41 Days at Sea: “Adrift” Review 

Read Time:4 Minutes

By Hannah Sexton, Copy Editor 

Rating: 5/5 stars 

Part of what makes a movie interesting is the way actors portray strong emotions. Romance, fear, and determination can leave a viewer hanging at the edge of their seat if done right. “Adrift” (2018) is a beautiful movie showcasing these emotions alongside an excellent story. The movie was based on the book “Red Sky at Mourning” by Tami Oldham Ashcraft, who wrote it as an autobiographical account of her experience adrift at sea. 

“Adrift” is a survival drama about a couple sailing from Tahiti to California when they are caught in a hurricane. Tami and Richard meet in Tahiti and bond over a mutual love of traveling and sailing. They plan to sail to Japan before they meet the wealthy owners of a small yacht. The owners hire them to ferry the yacht to San Diego, which they accept. They set off the next day, completely unaware of how their lives will change. 
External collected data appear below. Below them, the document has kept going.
**config.mk**
```make
export PLATFORM = sky130hd
export DESIGN_NAME = crc16_frame_checker_unit
export DESIGN_NICKNAME = d
export VERILOG_FILES = /design/src/rtl/crc16fc_pkg.sv /design/src/rtl/crc16_frame_checker_unit.sv
export SDC_FILE = /design/constraint.sdc
export NUM_CORES = 1
export LEC_CHECK = 0
export BUFFER_PORTS_ARGS = -buffer_cell sky130_fd_sc_hd__buf_2
export CORE_ASPECT_RATIO = 0.8
export CORE_UTILIZATION = 53
export CTS_CLUSTER_SIZE = 8
export DETAILED_ROUTE_END_ITERATION = 8
export PLACE_DENSITY = 0.71
export SLEW_MARGIN = 0
export SYNTH_ARGS = -nofsm -noshare
export SYNTH_HDL_FRONTEND = slang
export SYNTH_SLANG_ARGS = --single-unit
```
**constraint.sdc**
```tcl
create_clock -name i_clk -period 2.1 [get_ports i_clk]
set_input_delay 0.315 -clock i_clk [delete_from_list [all_inputs] [get_ports i_clk]]
set_output_delay 0.315 -clock i_clk [all_outputs]
set_load 0.03 [all_outputs]
```
**src/rtl/crc16fc_pkg.sv**
```systemverilog
// ============================================================================
// crc16fc_pkg
// Constants, status codes and the CRC-16/MODBUS byte update for the frame
// checker.
// ============================================================================
package crc16fc_pkg;

    localparam int BUFFER_BYTES = 64;
    localparam int CNT_W        = $clog2(BUFFER_BYTES + 1);
    localparam int LEN_CMP_W    = 9;    // wide enough for L + 4 and the count

    localparam logic [7:0]  HDR_BYTE       = 8'hF5;
    localparam logic [15:0] CRC_POLY       = 16'hA001;
    localparam logic [15:0] CRC_INIT       = 16'hFFFF;
    localparam int          MIN_FRAME      = 5;
    localparam int          FRAME_OVERHEAD = 4;

    localparam logic [CNT_W-1:0] CNT_MAX = CNT_W'(BUFFER_BYTES);

    // byte positions inside the frame
    localparam logic [CNT_W-1:0] POS_HDR    = CNT_W'(0);
    localparam logic [CNT_W-1:0] POS_CRC_HI = CNT_W'(1);
    localparam logic [CNT_W-1:0] POS_CRC_LO = CNT_W'(2);
    localparam logic [CNT_W-1:0] POS_LEN    = CNT_W'(3);

    localparam logic [2:0] ST_OK       = 3'd0;
    localparam logic [2:0] ST_BAD_HDR  = 3'd1;
    localparam logic [2:0] ST_SHORT    = 3'd2;
    localparam logic [2:0] ST_LEN_MISM = 3'd3;
    localparam logic [2:0] ST_CRC_MISM = 3'd4;

    localparam logic OP_BYTE = 1'b0;
    localparam logic OP_IDLE = 1'b1;

    function automatic logic [15:0] crc16_byte(input logic [15:0] crc_in,
                                               input logic [7:0]  data);
        logic [15:0] crc;
        crc = crc_in ^ {8'h00, data};
        for (int k = 0; k < 8; k++) begin
            if (crc[0]) begin
                crc = (crc >> 1) ^ CRC_POLY;
            end else begin
                crc = crc >> 1;
            end
        end
        return crc;
    endfunction

endpackage

```
**src/rtl/crc16_frame_checker_unit.sv**
```systemverilog
// ============================================================================
// crc16_frame_checker_unit
// Checks framed bytes against header, length and CRC-16/MODBUS on line idle.
// ============================================================================
// Usage:
//   Slave stream s_axis carries one beat per received byte (s_axis_tuser = 0,
//   byte in s_axis_tdata[7:0]) or a line-idle beat (s_axis_tuser = 1) that
//   closes the frame. Frame layout: 0xF5, CRC high, CRC low, length L, then
//   L payload bytes; the CRC covers the payload only.
//   Master stream m_axis carries one result beat per idle beat: ok flag,
//   status code and the byte count (saturated at the buffer size).
//   Bytes past the buffer size are dropped and left out of the CRC.
// Timing:
//   One beat per cycle is accepted while s_axis_tready is high. A beat is
//   captured in the input register and processed from there, payload bytes
//   by the byte-wide CRC; m_axis_tvalid rises once an idle result is registered.
// Reset:
//   Synchronous, active low; clears the valid flags of both stages and the frame state.
// Stalls:
//   Byte beats never wait on m_axis. An idle beat waits in the input register
//   while a result is still pending on a stalled m_axis, and s_axis_tready
//   drops only then.
// ============================================================================
module crc16_frame_checker_unit
    import crc16fc_pkg::*;
(
    input  logic        i_clk,
    input  logic        i_rst_n,
    input  logic        s_axis_tvalid,
    output logic        s_axis_tready,
    input  logic [7:0]  s_axis_tdata,   // [7:0] rx_byte
    input  logic        s_axis_tuser,   // [0] op
    output logic        m_axis_tvalid,
    input  logic        m_axis_tready,
    output logic [15:0] m_axis_tdata    // [0] frame_ok, [3:1] frame_status,
                                        // [10:4] frame_bytes, [15:11] zero
);

    // input register
    logic       r_in_valid;
    logic       r_in_op;
    logic [7:0] r_in_byte;

    // frame state
    logic [CNT_W-1:0] r_count,    n_count;
    logic             r_hdr_seen, n_hdr_seen;
    logic [15:0]      r_exp_crc,  n_exp_crc;
    logic [7:0]       r_decl_len, n_decl_len;
    logic [15:0]      r_crc,      n_crc;

    // result register
    logic       r_out_valid;
    logic       r_out_ok;
    logic [2:0] r_out_status;
    logic [6:0] r_out_bytes;

    logic                 out_free;
    logic                 advance;
    logic                 in_take;
    logic [2:0]           status;
    logic [LEN_CMP_W-1:0] len_total;
    logic [LEN_CMP_W-1:0] cnt_ext;

    assign out_free      = !r_out_valid || m_axis_tready;
    assign advance       = r_in_valid && (r_in_op == OP_BYTE || out_free);
    assign s_axis_tready = !r_in_valid || advance;
    assign in_take       = s_axis_tvalid && s_axis_tready;

    assign len_total = LEN_CMP_W'(r_decl_len) + LEN_CMP_W'(FRAME_OVERHEAD);
    assign cnt_ext   = LEN_CMP_W'(r_count);

    always_comb begin
        if (!r_hdr_seen) begin
            status = ST_BAD_HDR;
        end else if (cnt_ext < LEN_CMP_W'(MIN_FRAME)) begin
            status = ST_SHORT;
        end else if (cnt_ext != len_total) begin
            status = ST_LEN_MISM;
        end else if (r_exp_crc != r_crc) begin
            status = ST_CRC_MISM;
        end else begin
            status = ST_OK;
        end
    end

    always_comb begin
        n_count    = r_count;
        n_hdr_seen = r_hdr_seen;
        n_exp_crc  = r_exp_crc;
        n_decl_len = r_decl_len;
        n_crc      = r_crc;
        if (advance) begin
            if (r_in_op == OP_IDLE) begin
                // close the frame and start over
                n_count    = '0;
                n_hdr_seen = 1'b0;
                n_exp_crc  = '0;
                n_decl_len = '0;
                n_crc      = CRC_INIT;
            end else if (r_count < CNT_MAX) begin
                case (r_count)
                    POS_HDR:    n_hdr_seen = (r_in_byte == HDR_BYTE);
                    POS_CRC_HI: n_exp_crc  = {r_in_byte, r_exp_crc[7:0]};
                    POS_CRC_LO: n_exp_crc  = {r_exp_crc[15:8], r_in_byte};
                    POS_LEN:    n_decl_len = r_in_byte;
                    default:    n_crc      = crc16_byte(r_crc, r_in_byte);
                endcase
                n_count = r_count + CNT_W'(1);
            end
        end
    end

    always_ff @(posedge i_clk) begin
        if (!i_rst_n) begin
            r_in_valid  <= 1'b0;
            r_out_valid <= 1'b0;
            r_count     <= '0;
            r_hdr_seen  <= 1'b0;
            r_exp_crc   <= '0;
            r_decl_len  <= '0;
            r_crc       <= CRC_INIT;
        end else begin
            if (in_take) begin
                r_in_valid <= 1'b1;
            end else if (advance) begin
                r_in_valid <= 1'b0;
            end
            if (advance && r_in_op == OP_IDLE) begin
                r_out_valid <= 1'b1;
            end else if (m_axis_tready) begin
                r_out_valid <= 1'b0;
            end
            r_count    <= n_count;
            r_hdr_seen <= n_hdr_seen;
            r_exp_crc  <= n_exp_crc;
            r_decl_len <= n_decl_len;
            r_crc      <= n_crc;
        end
    end

    // payload registers
    always_ff @(posedge i_clk) begin
        if (in_take) begin
            r_in_op   <= s_axis_tuser;
            r_in_byte <= s_axis_tdata;
        end
        if (advance && r_in_op == OP_IDLE) begin
            r_out_ok     <= (status == ST_OK);
            r_out_status <= status;
            r_out_bytes  <= r_count[6:0];
        end
    end

    assign m_axis_tvalid = r_out_valid;
    assign m_axis_tdata  = {5'b0, r_out_bytes, r_out_status, r_out_ok};

`ifndef SYNTHESIS
    a_cnt_bounded: assert property (@(posedge i_clk) disable iff (!i_rst_n)
        r_count <= CNT_MAX)
        else $error("byte count above buffer size");

    a_ok_matches_status: assert property (@(posedge i_clk) disable iff (!i_rst_n)
        r_out_valid |-> (r_out_ok == (r_out_status == ST_OK)))
        else $error("ok flag disagrees with status");

    a_idle_clears: assert property (@(posedge i_clk) disable iff (!i_rst_n)
        (advance && r_in_op == OP_IDLE) |=> (r_count == '0 && r_crc == CRC_INIT))
        else $error("frame state not cleared after idle");

    a_no_overwrite: assert property (@(posedge i_clk) disable iff (!i_rst_n)
        (r_out_valid && !m_axis_tready) |=> (r_out_valid && $stable(r_out_status)
            && $stable(r_out_bytes)))
        else $error("pending result overwritten");
`endif

endmodule
```
==> results.yml <==
status:
  status: "finished, final reports clean"
critical_path:
  critical_path.cell_chain: "inv_2 -> ha_4 -> buf_4 -> nand2b_1 -> o41a_1 -> or3_1 -> a21oi_1"
  crit_path_start: "r_count[0]"
  required_ps: 2380
  crit_type: "reg2reg"
  worstPathMaxFanout: 6
  slowest_delay_ps: 520
  slowest_stage: "o41a_1"
  crit_buf_inv: 2
  crit_cells: 7
  end_kind: "register"
  r2r_cells: 7
  worstSetupStartpointType: "register"
  r2r_start: "r_count[0]"
  crit_family: "compound AO/OA/AOI/OAI gates"
  crit_arrival_ps: 2320
sta:
  maxSlewViolCount: 0
  fmax_mhz: 490.1
  period_minus_slack_ps: 2041
  timing.final.crit_share: 0.9717
  slew_headroom: 0.6370
  worstMarginPinSlew_ps: 539.6
  fin_worst_skew_ps: 8.260
  setup_viol: 0
  hold_viol_final: 0
detailed_routing:
  num_vias: 2709
  via_per_inst: 5.667
  routed_wl_um: 7936
  drtAntennaViolNets: 0
  drc: 0
  avgRoutedWirePerCell_um: 16.60
  dr.pass1.iters: 4
  drt_iter0_markers: 163
layout:
  finish.net_count: 410
  num-fill-cells: 489
  fin_cells: 478
  area_delta_synth_final_pct: 17.33
  insertedDiodeCount: 0
  final_core_util: 0.6573
  drive_gt1_frac: 0.2343
synthesis:
  synth_top_flop_cell: "dfxtp_1"
  synth_edf_count: 20
  synth.ff_latch_count: 70
  ys_top_cells_by_count: "dfxtp_1, xnor2_1, nand2_1"
  synth_cells: 346
  netlist_area_mm2: 0.003364
  ys_seq_area_frac: 0.4760
  ys_types: 52
  async_reset_ff_frac: 0
  yosysTopAreaCell: "dfxtp_1"
  synth_top_cell_area_share: 0.2975
  netlist_top_cells_area: "dfxtp_1, edfxtp_1, xnor2_1"
  synth.most_common_cell: "dfxtp_1"
  synth_warnings: 0
  syn_area_per_cell_um2: 9.724
pwr:
  p_total_mw: 2.623
  vdd_ir_drop_max_mv: 0.3885
  leakagePower_nw: 1.448
  p_per_area_mw_per_mm2: 664.6
clock_network:
  cts.clk_slew.worst_paths_ps: 70
  cts_tree: "done"
  cts-root-buf: "clkbuf_8"
  cts_setup_buffers: 0
  numCtsBuffers: 9
  holdBufCountCts: 0
  clock_sink_count: 70
  ctsLongestPathBuffers: 2
  clock_latency_ps: 350
  htree_num_levels: 3
die:
  initial_core_util: 0.5602
  fp.dieW_um: 91.08
  die_y_um: 73.27
  placementRows: 25
  ios: 31
  core_region_area_mm2: 0.006006
  die_area_mm2: 0.006673
placement:
  place_congestion: 0.8742
  portBuffers: 25
  dp_hpwl_um: 5570
  dp_cells: 461
worst_hold_path:
  hp-class: "in2reg"
  hp-start: "s_axis_tdata[0]"
  min_path_cells: 1
global_routing:
  grt_remaining_overflow: 0
  met3_usage: 0.06832
  grt_use_met1: 0.3399
  grt.busiest_layer: "met2"
  grt_pass1_wl_um: 12300
  track_usage: 0.2445
  grt_antenna_before_repair: 0
  grt_max_degree: 27
  use_met2: 0.3636
  grt_pass1_vias: 2435
flow_run:
  max_cap_violations: 0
After several days at sea, they receive warning of Hurricane Raymond in their path. They decide to continue anyways and are soon caught in the eye of the storm when it alters course. Miraculously, the yacht survives the storm, though both Tami and Richard are injured. Richard has broken ribs and a broken shin and is entirely helpless. The engine has also died, forcing Tami to take care of Richard and make a makeshift sail to get them to Hawaii, which is much closer than San Diego. 

The days of constant sun and little food or water begin to take their toll on the two. Richard develops a fever, whileTami sees a cargo ship and signals for help, only to realize it was a hallucination. Another storm hits and Tami realizes that Richard is missing. After a closer look at the yacht, she realizes that Richard was never with her to begin with. He was lost at sea when Hurricane Raymond hit. She despairs and seemingly gives up on the journey. Finally, she spots a boat in the distance and fires off several flares. The boat sees her and she is finally rescued after 41 days at sea.  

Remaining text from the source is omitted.